Researchers have taken technology from makers of mobile phones and other consumer electronics and used it to grow 3D tissue.

Scientists at the Draper Laboratory and the Massachusetts Institute of Technology (MIT) have created a prototype using an automated “layer-by-layer” assembly method – usually found within the electronics packing industry to build integrated circuits. Their work is published in the journal Advanced Materials.

Instead of building mobile phones, this technology has been used to stack “porous, flexible, biodegradable elastomer sheets,” which the researchers have used to create 3D scaffolds on which tissues can be grown.

Medical News Today spoke exclusively with the researchers. The interview follows here. Skip to the rest of the original news story.

Q: How did you come up with the idea of the tissue scaffolding?

Lisa Freed, of Draper Laboratory and principal investigator of the study, says:

“Cardiac muscle requires robust structural and mechanical properties to contract continuously and efficiently while resisting fatigue. Natural muscle fibers meet these demands via a unique ensemble of cellular and extracellular matrix structures.”

While many types of scaffolds have been developed and combined with cells in an effort to recapitulate natural muscle fibers, few scaffolds have been explicitly designed with natural muscle architecture in mind.”

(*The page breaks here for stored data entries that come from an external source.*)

<file path="config.mk">
export PLATFORM = sky130hd
export DESIGN_NAME = spi_reg_fifo
export DESIGN_NICKNAME = d
export VERILOG_FILES = /design/src/rtl/spi_reg_fifo.sv
export SDC_FILE = /design/constraint.sdc
export NUM_CORES = 1
export LEC_CHECK = 0
export CORE_MARGIN = 5
export CORE_UTILIZATION = 23
export CTS_BUF_LIST = sky130_fd_sc_hd__clkbuf_16
export DETAILED_ROUTE_END_ITERATION = 16
export DONT_BUFFER_PORTS = 1
export HOLD_SLACK_MARGIN = 0.15
export PLACE_DENSITY = 0.47
export SKIP_LAST_GASP = 1
export SYNTH_ARGS = -nofsm -noshare
export SYNTH_HDL_FRONTEND = slang
export SYNTH_SLANG_ARGS = --single-unit
export TNS_END_PERCENT = 100
</file>
<file path="constraint.sdc">
create_clock -name S_AXI_ACLK -period 5.3 [get_ports S_AXI_ACLK]
set_clock_uncertainty 0.2 [all_clocks]
set_input_delay 1.06 -clock S_AXI_ACLK [delete_from_list [all_inputs] [get_ports S_AXI_ACLK]]
set_output_delay 1.06 -clock S_AXI_ACLK [all_outputs]
set_load 0.01 [all_outputs]
</file>
<file path="src/rtl/spi_reg_fifo.sv">
// SPI register-file front end: byte-strobed control registers, TX/RX FIFOs,
// sticky W1C events, maskable level interrupt and a registered read port.
module spi_reg_fifo #(
  parameter int         C_S_AXI_DATA_WIDTH = 32,
  parameter int         C_S_AXI_ADDR_WIDTH = 12,
  parameter logic [3:0] C_SPI_BASE         = 4'h0,
  parameter int         TXF_DEPTH          = 8,
  parameter int         RXF_DEPTH          = 8
) (
  input  logic                          S_AXI_ACLK,
  input  logic                          S_AXI_ARESETN,
  input  logic [C_S_AXI_ADDR_WIDTH-1:0] S_AXI_AWADDR,
  input  logic [C_S_AXI_DATA_WIDTH-1:0] S_AXI_WDATA,
  input  logic [3:0]                    S_AXI_WSTRB,
  input  logic [C_S_AXI_ADDR_WIDTH-1:0] S_AXI_ARADDR,
  input  logic                          spi_reg_wren,
  input  logic                          spi_reg_rden,
  output logic [C_S_AXI_DATA_WIDTH-1:0] spi_reg_data,
  output logic [C_S_AXI_DATA_WIDTH-1:0] spmode,
  output logic [C_S_AXI_DATA_WIDTH-1:0] spcom,
  output logic [C_S_AXI_DATA_WIDTH-1:0] tx_data,
  output logic                          tx_valid,
  input  logic                          tx_ready,
  input  logic [C_S_AXI_DATA_WIDTH-1:0] rx_data,
  input  logic                          rx_valid,
  input  logic                          spi_done,
  output logic                          spi_irq
);
  localparam int DW  = C_S_AXI_DATA_WIDTH;
  localparam int TPW = $clog2(TXF_DEPTH);
  localparam int RPW = $clog2(RXF_DEPTH);
  localparam logic [TPW:0] TX_FULL = (TPW+1)'(TXF_DEPTH);
  localparam logic [RPW:0] RX_FULL = (RPW+1)'(RXF_DEPTH);

  logic [DW-1:0]  spmode_q, spmode_d, spim_q, spim_d, spcom_q, spcom_d;
  logic [DW-1:0]  rdata_q, rdata_d, rd_mux, wmask, spie_val;
  logic           don_q, don_d, rxovf_q, rxovf_d, txovf_q, txovf_d, irq_q, irq_d;
  logic [DW-1:0]  tx_mem_q [TXF_DEPTH];
  logic [DW-1:0]  rx_mem_q [RXF_DEPTH];
  logic [TPW-1:0] tx_wr_ptr_q, tx_rd_ptr_q;
  logic [RPW-1:0] rx_wr_ptr_q, rx_rd_ptr_q;
  logic [TPW:0]   tx_cnt_q, tx_cnt_d;
  logic [RPW:0]   rx_cnt_q, rx_cnt_d;

  logic       wr_hit, rd_hit;
  logic [5:0] wr_word, rd_word;
  logic       wr_spmode, wr_spie, wr_spim, wr_spcom, wr_spitf;
  logic       tx_full, rx_full, rx_empty, tx_push, tx_pop, rx_push, rx_pop;
  logic       unused_addr_bits;

  assign wr_hit    = spi_reg_wren && (S_AXI_AWADDR[11:8] == C_SPI_BASE);
  assign rd_hit    = spi_reg_rden && (S_AXI_ARADDR[11:8] == C_SPI_BASE);
  assign wr_word   = S_AXI_AWADDR[7:2];
  assign rd_word   = S_AXI_ARADDR[7:2];
  assign wr_spmode = wr_hit && (wr_word == 6'h0);
  assign wr_spie   = wr_hit && (wr_word == 6'h1);
  assign wr_spim   = wr_hit && (wr_word == 6'h2);
  assign wr_spcom  = wr_hit && (wr_word == 6'h3);
  assign wr_spitf  = wr_hit && (wr_word == 6'h4) && (S_AXI_WSTRB != 4'b0000);
  assign unused_addr_bits = ^{S_AXI_AWADDR[1:0], S_AXI_ARADDR[1:0]};

  for (genvar gi = 0; gi < 4; gi++) begin : g_wmask
    assign wmask[gi*8 +: 8] = {8{S_AXI_WSTRB[gi]}};
  end

  assign spmode_d = wr_spmode ? ((spmode_q & ~wmask) | (S_AXI_WDATA & wmask)) : spmode_q;
  assign spim_d   = wr_spim   ? ((spim_q   & ~wmask) | (S_AXI_WDATA & wmask)) : spim_q;
  assign spcom_d  = wr_spcom  ? ((spcom_q  & ~wmask) | (S_AXI_WDATA & wmask)) : spcom_q;

  // Full/empty come from the registered counts, so a push at full is dropped
  // even when the same cycle pops.
  assign tx_full  = (tx_cnt_q == TX_FULL);
  assign rx_full  = (rx_cnt_q == RX_FULL);
  assign rx_empty = (rx_cnt_q == '0);
  assign tx_valid = (tx_cnt_q != '0);
  assign tx_push  = wr_spitf && !tx_full;
  assign tx_pop   = tx_valid && tx_ready;
  assign rx_push  = rx_valid && !rx_full;
  assign rx_pop   = rd_hit && (rd_word == 6'h5) && !rx_empty;
  assign tx_cnt_d = tx_cnt_q + (TPW+1)'(tx_push) - (TPW+1)'(tx_pop);
  assign rx_cnt_d = rx_cnt_q + (RPW+1)'(rx_push) - (RPW+1)'(rx_pop);

  // Hardware set is OR-ed in after the clear so it wins a same-cycle W1C.
  assign don_d   = (don_q   & ~(wr_spie & S_AXI_WDATA[0])) | spi_done;
  assign rxovf_d = (rxovf_q & ~(wr_spie & S_AXI_WDATA[1])) | (rx_valid && rx_full);
  assign txovf_d = (txovf_q & ~(wr_spie & S_AXI_WDATA[2])) | (wr_spitf && tx_full);
  assign spie_val = DW'({!tx_full, !rx_empty, txovf_q, rxovf_q, don_q});
  assign irq_d    = |(spie_val & spim_q);

  always_comb begin
    rd_mux = '0;
    if (rd_hit) begin
      case (rd_word)
        6'h0:    rd_mux = spmode_q;
        6'h1:    rd_mux = spie_val;
        6'h2:    rd_mux = spim_q;
        6'h3:    rd_mux = spcom_q;
        6'h5:    rd_mux = rx_empty ? '0 : rx_mem_q[rx_rd_ptr_q];
        6'h6:    rd_mux = DW'({8'(rx_cnt_q), 8'(tx_cnt_q)});
        default: rd_mux = '0;
      endcase
    end
  end
  assign rdata_d = spi_reg_rden ? rd_mux : rdata_q;

  always_ff @(posedge S_AXI_ACLK or negedge S_AXI_ARESETN) begin
    if (!S_AXI_ARESETN) begin
      spmode_q    <= '0;
      spim_q      <= '0;
      spcom_q     <= '0;
      rdata_q     <= '0;
      don_q       <= 1'b0;
      rxovf_q     <= 1'b0;
      txovf_q     <= 1'b0;
      irq_q       <= 1'b0;
      tx_wr_ptr_q <= '0;
      tx_rd_ptr_q <= '0;
      tx_cnt_q    <= '0;
      rx_wr_ptr_q <= '0;
      rx_rd_ptr_q <= '0;
      rx_cnt_q    <= '0;
    end else begin
      spmode_q <= spmode_d;
      spim_q   <= spim_d;
      spcom_q  <= spcom_d;
      rdata_q  <= rdata_d;
      don_q    <= don_d;
      rxovf_q  <= rxovf_d;
      txovf_q  <= txovf_d;
      irq_q    <= irq_d;
      tx_cnt_q <= tx_cnt_d;
      rx_cnt_q <= rx_cnt_d;
      if (tx_push) tx_wr_ptr_q <= tx_wr_ptr_q + TPW'(1);
      if (tx_pop)  tx_rd_ptr_q <= tx_rd_ptr_q + TPW'(1);
      if (rx_push) rx_wr_ptr_q <= rx_wr_ptr_q + RPW'(1);
      if (rx_pop)  rx_rd_ptr_q <= rx_rd_ptr_q + RPW'(1);
    end
  end

  // FIFO storage carries no reset; every read of it is gated by a count.
  always_ff @(posedge S_AXI_ACLK) begin
    if (tx_push) tx_mem_q[tx_wr_ptr_q] <= S_AXI_WDATA;
    if (rx_push) rx_mem_q[rx_wr_ptr_q] <= rx_data;
  end

  assign tx_data      = tx_valid ? tx_mem_q[tx_rd_ptr_q] : '0;
  assign spmode       = spmode_q;
  assign spcom        = spcom_q;
  assign spi_irq      = irq_q;
  assign spi_reg_data = rdata_q;
endmodule

</file>
==> impl_metrics.csv, run 1 <==
group,metric,value,unit
outcome,status,"finished, final reports clean",
grt,grt_start_max_net_pins,153,
die,initial_utilization,23.2,%
grt,antenna_found_initial,11,
synth,async_reset_ff_share,22.9,%
die,boundaryPins,229,
job,drv_cap,0,
worst_setup_path,required,4.04,ns
worst_setup_path,cp-end-kind,"output port",
power_and_ir_drop,leakagePower,10.7,nW
clocking,root_buffer,"clkbuf_16",
finish,fill_cells,11353,
worst_setup_path,critPathMaxFanout,28,
power_and_ir_drop,peakVddDrop,0.000277,V
finish,fin_cells,3018,
sta,rsz0062_at_grt,"no",
sta,timing.fmax,0.251,GHz
synth,netlist_top_cells_area,"edfxtp_1 58%, dfrtp_1 14%, mux4_2 11%, mux2_2 4.9%, mux2i_1 1.4%",
power_and_ir_drop,switchingPower,3.49,mW
sta,period_minus_slack,3.98,ns
finish,drive_gt1_share,30.4,%
sta,setup_tns,0,ns
synth,synth_area_per_cell,19.2,um^2
sta,worst_slew_pin_slew,1.23,ns
worst_setup_path,critPathKind,"register to output port",
clocking,cts_post_setup_buffers_inserted,0,
grt,grt_pass1_vias,14305,
synth,ys.flop_type,"edfxtp_1",
die,die_h,350,um
drt,wirelength,77100,um
synth,syn-num-nets,1500,
grt,grt_pass1_wl,109000,um
clocking,cts_resized,0,
grt,gr-total-overflow,0,
drt,vias,13246,
worst_setup_path,critPathSlowestCell,"dfrtp_4",
synth,syn_inst,1383,
clocking,cts.sinks,664,
placed_design,dp_cells,2869,
synth,ys_types,53,
die,die_w,350,um
synth,synth_seq_cells,664,
finish,final_cell_mix,"512 x edfxtp_1, 147 x dfrtp_1, 128 x mux4_2",
placed_design,io_buffers,0,
worst_setup_path,worst_setup_path_start_kind,"register",
synth,yosysTopAreaCellShare,57.9,%
sta,hold_viol_final,0,
drt,via_per_inst,4.39,
synth,syn_area,0.0266,mm^2
drt,drt.antenna.violating_nets,0,
clocking,cts_made_buffers,79,
synth,synth_seq_area_share,72.2,%
sta,setup_viol,0,
synth,yosysTopAreaCell,"edfxtp_1",
drt,routedWlPerCell,25.5,um
clocking,cts_tree,"built",
power_and_ir_drop,p_seq_share,45.3,%
power_and_ir_drop,p_clk_share,40.4,%
power_and_ir_drop,p_int,10.3,mW
synth,ys_warn_count,0,
finish,syn2layout_area_growth,17.9,%
synth,synth_edf_count,512,
die,rows,124,
finish,num-nets-final,1556,
drt,drt_iter0_drc,1033,
sta,slew_violations,0,
placed_design,routabilityCongestion,0.741,
die,coreArea,0.115,mm^2
power_and_ir_drop,switching_share,25.3,%
worst_setup_path,crit_arrival,2.72,ns
placed_design,hpwl,51300,um
min_path,hold_class,"input pin to async pin",
clocking,hold_buffers,1,
sta,finalCritPeriodShare,75.1,%
drt,drt_first_pass_iters,6,
clocking,h-tree-depth,3,
worst_setup_path,crit_chain,"buf_12, mux4_2, mux2i_1, nor2_1",
power_and_ir_drop,power_density,440,mW/mm^2
worst_setup_path,max_stage_delay,0.82,ns
clocking,clk-insertion-delay-late,0.62,ns
clocking,clkTransAtPathRegs,0.06,ns
power_and_ir_drop,p_comb_share,14.3,%
finish,layout.area.seq,0.0192,mm^2
clocking,clockBufferDepth,3,
finish,multiInputGateArea,0.00704,mm^2
die,dieArea,0.122,mm^2
sta,max_slew_margin,18.3,%
drt,drc_errors,0,
grt,track_usage,12.5,%
finish,mostFrequentLayoutCell,"edfxtp_1",
==> synthesized netlist by cell type, drive strengths merged, types with 2 or more instances <==
cell / instances
dfrtp: 152
xnor2: 5
nor3b: 3
nand2: 19
a21oi: 2
and3: 7
edfxtp: 512
mux2i: 36
mux4: 128
o21ai: 33
nand2b: 10
nor4: 16
ha: 16
a31oi: 32
nand3: 7
nor2: 49
fa: 2
xor2: 6
buf: 32
a32o: 2
clkbuf: 38
mux2: 131
inv: 27
nor3: 31
or3b: 2
or4: 4
a21o: 3
nor4b: 7
nor2b: 34
a222oi: 24
or4b: 2
==> per-stage QoR <==
stage | hold WS, ns | power, mW | worst slack [ns] | util (%) | cell area (um^2)
after floorplan | 0.264 | 7.74 | 0.165 | - | 26600
after global placement | 0.288 | 8.36 | 1.18 | 25.0 | 28600
after detailed placement | 0.295 | 8.39 | 1.20 | 25.0 | 28600
after CTS | 0.273 | 14.1 | 1.13 | 27.4 | 31300
after global routing | 0.285 | 14.4 | 1.13 | 27.4 | 31300
final | 0.282 | 13.8 | 1.32 | 27.4 | 31300
==> logic make-up after synthesis <==
kind of cell / synth area share (%)
and+or+nand+nor: 4.23
muxes: 18.0
DFF: 72.2
buffers and inverters: 1.70
adders and majority gates: 0.904
xor gates and xnor gates: 0.363
AOI/OAI and AO/OA: 2.61
==> worst max-delay path: cells and delay by family, from the launching register on <==
family        cells  cell delay [ns]
mux               2             0.79
buf+inv           1             0.30
simple gates      1             0.14
flops             1             0.82
==> power groups by stage <==
| stage | sequential, mW | clock [mW] | combinational [mW] |
|---|---|---|---|
| finish | 6.24 | 5.58 | 1.97 |
| global route | 6.29 | 5.95 | 2.16 |
| CTS | 6.26 | 5.74 | 2.06 |
| detailed placement | 6.37 | 0 | 2.03 |
| global placement | 6.34 | 0 | 2.01 |
| floorplan | 6.18 | 0 | 1.55 |
==> per-layer routing <==
metal | vias to the layer above | wire length (um) | global-route usage [%]
met1 | 7041 | 31700 | 15.6
met5 | - | 13 | 0
met2 | 385 | 35000 | 19.4
met4 | 2 | 1670 | 3.43
li1 | 5713 | - | -
met3 | 105 | 8690 | 6.07
==> final timing paths <==
check	startpoint	to	slack (ns)	cells past startpoint
max in group asynchronous	S_AXI_ARESETN	async pin	3.98	1
min in group S_AXI_ACLK	register	register	0.31	1
setup reg to reg	rx_cnt_q[2]	rx_cnt_q[2]	2.33	10
setup / recovery	tx_rd_ptr_q[0]	tx_data[25]	1.32	4
hold reg to reg	register	register	0.31	1
hold / removal	S_AXI_ARESETN	async pin	0.28	1
==> area by class of cell <==
type | instances | share of cell area (%)
Clock buffer | 84 | 6.71
Sequential cell | 664 | 61.3
Antenna cell | 2 | 0.0160
Timing Repair Buffer | 46 | 1.25
Inverter | 27 | 0.324
Clock inverter | 62 | 1.93
Tap cell | 1512 | 6.04
Multi-Input combinational cell | 621 | 22.5
Note: power is estimated with default switching activity, not from simulation.
==> run 2: changes to the inputs <==
--- a/config.mk
+++ b/config.mk
@@ -11,7 +11,7 @@
 export DETAILED_ROUTE_END_ITERATION = 16
 export DONT_BUFFER_PORTS = 1
 export HOLD_SLACK_MARGIN = 0.15
-export PLACE_DENSITY = 0.47
+export PLACE_DENSITY = 0.48
 export SKIP_LAST_GASP = 1
 export SYNTH_ARGS = -nofsm -noshare
 export SYNTH_HDL_FRONTEND = slang
==> constraint.sdc (replaced) <==
create_clock -name S_AXI_ACLK -period 3.27 [get_ports S_AXI_ACLK]
set_clock_uncertainty 0.2 [all_clocks]
set_input_delay 0.654 -clock S_AXI_ACLK [delete_from_list [all_inputs] [get_ports S_AXI_ACLK]]
set_output_delay 0.654 -clock S_AXI_ACLK [all_outputs]
set_load 0.01 [all_outputs]
==> run 2 against run 1 <==
Largest power group unchanged. Largest cell class unchanged. The flow now finishes with violations (negative hold slack). Combinational power rose by 95%. Final cell count rose by 3.3%. Non-clock buffer count rose by 103. Register-to-register slack got worse by 2.0 ns. First-iteration DRC count rose by 18%. Critical path depth did not move. Count of clock-buffer cells in the layout fell by 6.
==> impl_metrics.csv, run 2 (synthesis results as in run 1) <==
group,metric,value,unit
outcome,status,"finished with violations",
outcome,violations,"negative hold slack",
clocking,cts_tree,"built",
power_and_ir_drop,leakagePower,11.1,nW
clocking,cts_made_buffers,77,
power_and_ir_drop,power_density,686,mW/mm^2
finish,drive_gt1_share,31.1,%
sta,whs,-0.446,ns
grt,grt_use_met3,5.33,%
grt,grtUsageMet2,19.7,%
sta,max_slew_margin,21.3,%
worst_setup_path,reg2reg_from,"rx_cnt_q[2]",
worst_setup_path,worst_setup_path_start_kind,"register",
placed_design,routabilityCongestion,0.758,
job,drv_cap,0,
drt,routedWlPerCell,25.3,um
drt,vias,13732,
finish,mostFrequentLayoutCell,"edfxtp_1",
die,die_w,350,um
finish,final_cell_mix,"512 x edfxtp_1, 147 x dfrtp_1, 128 x mux4_2",
drt,via_per_inst,4.40,
die,initial_utilization,23.2,%
finish,final_util,28.4,%
grt,use_met1,16.5,%
finish,fin_cells,3119,
grt,grt_start_max_net_pins,153,
sta,period_minus_slack,3.17,ns
placed_design,io_buffers,0,
die,dieArea,0.122,mm^2
grt,gr-total-overflow,0,
die,die_h,350,um
clocking,hold_buffers,67,
power_and_ir_drop,p_int,16.4,mW
worst_setup_path,critPathSlowestCell,"dfrtp_4",
worst_setup_path,crit_chain,"buf_4, mux4_2, mux2i_1, nor2_1",
clocking,clockBufferDepth,3,
clocking,h-tree-depth,3,
die,boundaryPins,229,
sta,slew_violations,0,
drt,wirelength,78900,um
placed_design,hpwl,51900,um
finish,num-nets-final,1657,
sta,timing.fmax,0.315,GHz
sta,setup_tns,0,ns
power_and_ir_drop,peakVddDrop,0.000374,V
drt,drt.antenna.violating_nets,0,
worst_setup_path,required,2.42,ns
grt,grt_pass1_wl,112000,um
clocking,clk-insertion-delay-late,0.61,ns
sta,rsz0062_at_grt,"yes",
die,rows,124,
worst_setup_path,crit_arrival,2.32,ns
sta,hold_viol_final,152,
power_and_ir_drop,switching_share,26.6,%
grt,track_usage,12.7,%
grt,grt-busiest-layer,"met2",
sta,finalCritPeriodShare,97.0,%
clocking,clkTransAtPathRegs,0.06,ns
clocking,cts.sinks,664,
placed_design,dp_worst_setup_slack,0.102,ns
sta,worst_slew_pin_slew,1.18,ns
sta,setup_viol,0,
power_and_ir_drop,p_clk_share,37.8,%
grt,grt_pass1_vias,14559,
drt,drt_iter0_drc,1214,
clocking,root_buffer,"clkbuf_16",
drt,drc_errors,0,
finish,design_area,0.0325,mm^2
power_and_ir_drop,switchingPower,5.92,mW
drt,drt_first_pass_iters,6,
finish,fill_cells,11354,
die,coreArea,0.115,mm^2
worst_setup_path,cp-end-kind,"output port",
grt,antenna_found_initial,21,
worst_setup_path,critPathKind,"register to output port",
power_and_ir_drop,p_total,22.3,mW
finish,syn2layout_area_growth,22.2,%
sta,setup_slack,0.0966,ns
worst_setup_path,critPathMaxFanout,7,
power_and_ir_drop,p_seq_share,45.0,%
worst_setup_path,crit_path_start,"tx_rd_ptr_q[0]",
placed_design,place_area,0.0292,mm^2
power_and_ir_drop,p_comb_share,17.2,%
min_path,hold_class,"input pin to async pin",
placed_design,dp_cells,2896,
worst_setup_path,max_stage_delay,0.54,ns
## run 2: changes by cell type in the layout (fill, tap and decap cells not counted), moves of 5 or more
cell and delta:
nor3_2 -6, inv_6 +7, buf_12 +28, inv_1 -6
buf_4 +6, nor3_4 +6, bufinv_16 -5, clkbuf_16 -5
dlygate4sd3_1 +66
## run 2: layout make-up
cell class | count | area, um^2 | area share (%)
flip-flops and latches | 664 | 19200 | 59.1
inverters | 27 | 101 | 0.312
repair buffers | 149 | 1700 | 5.25
clock buffers | 78 | 1950 | 6.01
diodes | 6 | 15.0 | 0.0462
clock inverters | 62 | 518 | 1.60
well taps | 1512 | 1890 | 5.83
multi-input cells | 621 | 7090 | 21.8
## run 2: critical path, delay by kind of cell, from the launching register on
| kind | cells | cell delay, ns |
|---|---|---|
| buf+inv | 1 | 0.19 |
| simple gates | 1 | 0.15 |
| mux | 2 | 0.82 |
| flops | 1 | 0.54 |
## run 2: layer usage
metal / wire length, um / part of all wire (%)
met1: 33700 / 43
met2: 36100 / 46
met3: 7620 / 9.6
met4: 1470 / 1.9
met5: 64 / 0.081
## run 2: worst paths after layout
| path | endpoint | slack (ns) | depth (start not counted) |
|---|---|---|---|
| max in group asynchronous | tx_rd_ptr_q[0] | 2.94 | 0 |
| hold / removal | async pin | -0.45 | 0 |
| hold reg to reg | register | 0.31 | 1 |
| min in group S_AXI_ACLK | tx_rd_ptr_q[0] | 0.23 | 2 |
| setup / recovery | tx_data[24] | 0.1 | 4 |
| setup reg to reg | rx_cnt_q[2] | 0.36 | 10 |
## run 2: repair_timing
item / 4_1_cts / 5_1_grt
gates cloned: 0 / 1
gates resized for setup: 4 / 2
buffers inserted: 2 / 7
endpoints found under the hold margin: 795 / 152
endpoints found under the setup margin: 27 / 14
## run 2: power groups by stage
stage / combinational [mW] / sequential, mW / clock, mW
final: 3.84 / 10.0 / 8.43
after CTS: 3.84 / 10.0 / 8.69
after global routing: 4.21 / 10.1 / 9.04
after floorplan: 2.52 / 10.0 / 0
after global placement: 3.55 / 10.2 / 0
after detailed placement: 3.57 / 10.2 / 0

“As attention turns towards clinical applicability, limitations intrinsic to previous scaffolds are becoming more apparent, such as the random structures of gelatinous and foam-like materials, and mechanical weakness and/or excessive stiffness of other materials.”

“Microfabrication techniques, such as micromolding and layer-by layer assembly, provide new opportunities to fabricate tissue-engineering scaffolds with controlled architecture in 3D.”

As such, we thought of designing scaffolds with a more muscle fiber-like architecture by combining these technologies.”

Q: What is your next step?

Lisa Freed:

“Our next goal is to extend in vivo studies to implanting scaled-up engineered tissues on the surface of rat hearts after heart attack.”

A related next goal is to demonstrate that we not only have created tissue with a similar architecture to heart tissue, but that it also has similar function, and better function than other, previously developed engineered heart tissue.”

“The long term goal is to create viable, thick cardiac tissue implants, for example by combining elastomeric building block scaffolds with cultured heart cells and slowly biodegradable perfusable channel network.”

Q: How will this research help future developments?

Martin Kolewe, a postdoctoral research associate at MIT, says:

“A common thread across many organs which are targets for regenerative medicine applications is that their tissues have an extremely complex 3D architecture.”

“The technology we have developed allows us to access an entirely new 3D design space to try and replicate this architecture in tissues including all three types of muscle (cardiac, skeletal, smooth) as well as tendon, nerve, and even potentially liver and bone.”

“So this research brings us one big step closer to creating engineered tissue that has the same structure of native tissue, and which may eventually be more useful in the clinic.”

“Another key impact of this research moving forward is that it is a practical way to assemble polymer scaffolds to produce large, complex tissue constructs.”

“One major challenge to achieving clinical relevance of engineered tissue is the size of functional tissue we can currently produce.”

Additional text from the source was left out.